→ What to do
Keep every line of the data below that has the string "cycles" and present those lines.

Saved entries:
· · ·
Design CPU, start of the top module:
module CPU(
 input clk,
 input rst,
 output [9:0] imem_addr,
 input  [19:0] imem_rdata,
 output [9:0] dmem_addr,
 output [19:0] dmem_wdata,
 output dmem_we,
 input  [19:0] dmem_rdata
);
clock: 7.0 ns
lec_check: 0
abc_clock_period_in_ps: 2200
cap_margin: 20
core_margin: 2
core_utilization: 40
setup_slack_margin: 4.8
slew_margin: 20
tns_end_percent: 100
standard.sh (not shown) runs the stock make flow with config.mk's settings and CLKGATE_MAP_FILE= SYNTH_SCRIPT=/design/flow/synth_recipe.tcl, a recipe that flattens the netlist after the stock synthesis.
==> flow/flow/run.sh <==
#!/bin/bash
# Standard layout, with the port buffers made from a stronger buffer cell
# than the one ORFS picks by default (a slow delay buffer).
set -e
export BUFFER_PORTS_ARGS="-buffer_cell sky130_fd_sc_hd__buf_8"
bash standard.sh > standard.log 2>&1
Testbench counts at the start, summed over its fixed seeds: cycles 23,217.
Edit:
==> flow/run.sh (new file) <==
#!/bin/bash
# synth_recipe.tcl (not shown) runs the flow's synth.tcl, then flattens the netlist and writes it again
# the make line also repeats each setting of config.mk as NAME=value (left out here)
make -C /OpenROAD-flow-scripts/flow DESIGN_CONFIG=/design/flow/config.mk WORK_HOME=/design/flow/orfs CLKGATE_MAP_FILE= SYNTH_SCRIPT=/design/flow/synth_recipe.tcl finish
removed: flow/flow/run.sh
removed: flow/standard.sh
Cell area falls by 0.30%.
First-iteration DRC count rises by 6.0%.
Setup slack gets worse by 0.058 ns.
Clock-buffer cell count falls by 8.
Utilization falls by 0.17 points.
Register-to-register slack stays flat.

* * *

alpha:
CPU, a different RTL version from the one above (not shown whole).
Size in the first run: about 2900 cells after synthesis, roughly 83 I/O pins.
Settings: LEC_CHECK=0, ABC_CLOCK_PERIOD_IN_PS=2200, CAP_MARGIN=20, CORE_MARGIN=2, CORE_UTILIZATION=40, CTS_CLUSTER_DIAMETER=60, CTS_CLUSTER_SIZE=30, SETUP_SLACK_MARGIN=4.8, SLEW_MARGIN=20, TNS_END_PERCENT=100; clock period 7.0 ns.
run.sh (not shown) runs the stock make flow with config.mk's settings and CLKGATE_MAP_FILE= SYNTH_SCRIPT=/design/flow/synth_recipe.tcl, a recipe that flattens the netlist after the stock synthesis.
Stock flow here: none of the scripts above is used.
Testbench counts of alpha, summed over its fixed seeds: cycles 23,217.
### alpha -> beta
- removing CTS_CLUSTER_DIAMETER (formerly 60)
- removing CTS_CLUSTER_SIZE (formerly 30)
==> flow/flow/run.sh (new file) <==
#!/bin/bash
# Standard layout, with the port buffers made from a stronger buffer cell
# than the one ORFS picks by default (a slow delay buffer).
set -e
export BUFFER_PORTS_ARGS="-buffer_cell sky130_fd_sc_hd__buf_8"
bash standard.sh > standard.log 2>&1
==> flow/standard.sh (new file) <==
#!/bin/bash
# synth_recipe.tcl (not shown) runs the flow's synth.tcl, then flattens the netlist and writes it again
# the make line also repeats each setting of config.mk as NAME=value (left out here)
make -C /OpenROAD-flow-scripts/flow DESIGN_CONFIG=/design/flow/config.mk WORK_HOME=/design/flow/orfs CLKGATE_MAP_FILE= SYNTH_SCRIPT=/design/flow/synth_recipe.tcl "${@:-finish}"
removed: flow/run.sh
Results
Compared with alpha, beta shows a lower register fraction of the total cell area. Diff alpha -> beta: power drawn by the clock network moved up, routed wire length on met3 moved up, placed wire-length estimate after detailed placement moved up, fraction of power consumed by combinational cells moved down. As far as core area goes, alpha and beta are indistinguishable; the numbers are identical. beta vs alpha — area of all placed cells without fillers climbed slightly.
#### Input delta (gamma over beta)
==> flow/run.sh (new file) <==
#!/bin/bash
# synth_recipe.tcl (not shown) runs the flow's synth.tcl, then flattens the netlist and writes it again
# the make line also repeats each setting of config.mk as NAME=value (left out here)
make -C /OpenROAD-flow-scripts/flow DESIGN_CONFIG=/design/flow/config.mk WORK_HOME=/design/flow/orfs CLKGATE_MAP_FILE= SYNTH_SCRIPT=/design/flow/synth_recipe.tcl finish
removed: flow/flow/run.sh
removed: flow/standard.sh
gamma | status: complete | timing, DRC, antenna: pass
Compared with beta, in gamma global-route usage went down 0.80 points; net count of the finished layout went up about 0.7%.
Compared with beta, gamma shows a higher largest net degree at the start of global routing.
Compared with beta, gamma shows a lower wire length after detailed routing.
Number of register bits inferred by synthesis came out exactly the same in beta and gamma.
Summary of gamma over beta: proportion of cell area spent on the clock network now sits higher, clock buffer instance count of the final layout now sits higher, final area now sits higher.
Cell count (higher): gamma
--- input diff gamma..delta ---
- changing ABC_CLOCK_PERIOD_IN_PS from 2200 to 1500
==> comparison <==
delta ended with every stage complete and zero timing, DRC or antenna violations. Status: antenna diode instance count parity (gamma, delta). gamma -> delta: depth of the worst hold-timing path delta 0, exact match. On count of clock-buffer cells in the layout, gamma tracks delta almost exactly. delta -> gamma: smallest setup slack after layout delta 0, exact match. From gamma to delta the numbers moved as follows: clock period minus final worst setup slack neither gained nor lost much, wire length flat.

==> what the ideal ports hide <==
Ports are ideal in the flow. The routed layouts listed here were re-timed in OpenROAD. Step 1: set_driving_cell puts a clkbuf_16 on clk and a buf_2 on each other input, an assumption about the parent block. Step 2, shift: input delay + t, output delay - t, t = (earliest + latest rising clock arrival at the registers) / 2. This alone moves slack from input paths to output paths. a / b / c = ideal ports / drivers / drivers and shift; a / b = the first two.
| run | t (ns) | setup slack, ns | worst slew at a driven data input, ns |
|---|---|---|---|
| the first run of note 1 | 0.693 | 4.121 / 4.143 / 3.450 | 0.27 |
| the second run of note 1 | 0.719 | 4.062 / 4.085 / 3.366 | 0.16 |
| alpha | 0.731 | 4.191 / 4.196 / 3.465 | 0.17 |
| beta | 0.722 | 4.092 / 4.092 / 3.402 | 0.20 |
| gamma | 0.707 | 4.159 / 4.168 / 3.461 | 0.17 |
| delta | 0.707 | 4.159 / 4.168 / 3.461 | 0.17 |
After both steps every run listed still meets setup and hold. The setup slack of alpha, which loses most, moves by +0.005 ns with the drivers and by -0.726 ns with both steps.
· · ·
→ Response area
Testbench counts at the start, summed over its fixed seeds: cycles 23,217.
Testbench counts of alpha, summed over its fixed seeds: cycles 23,217.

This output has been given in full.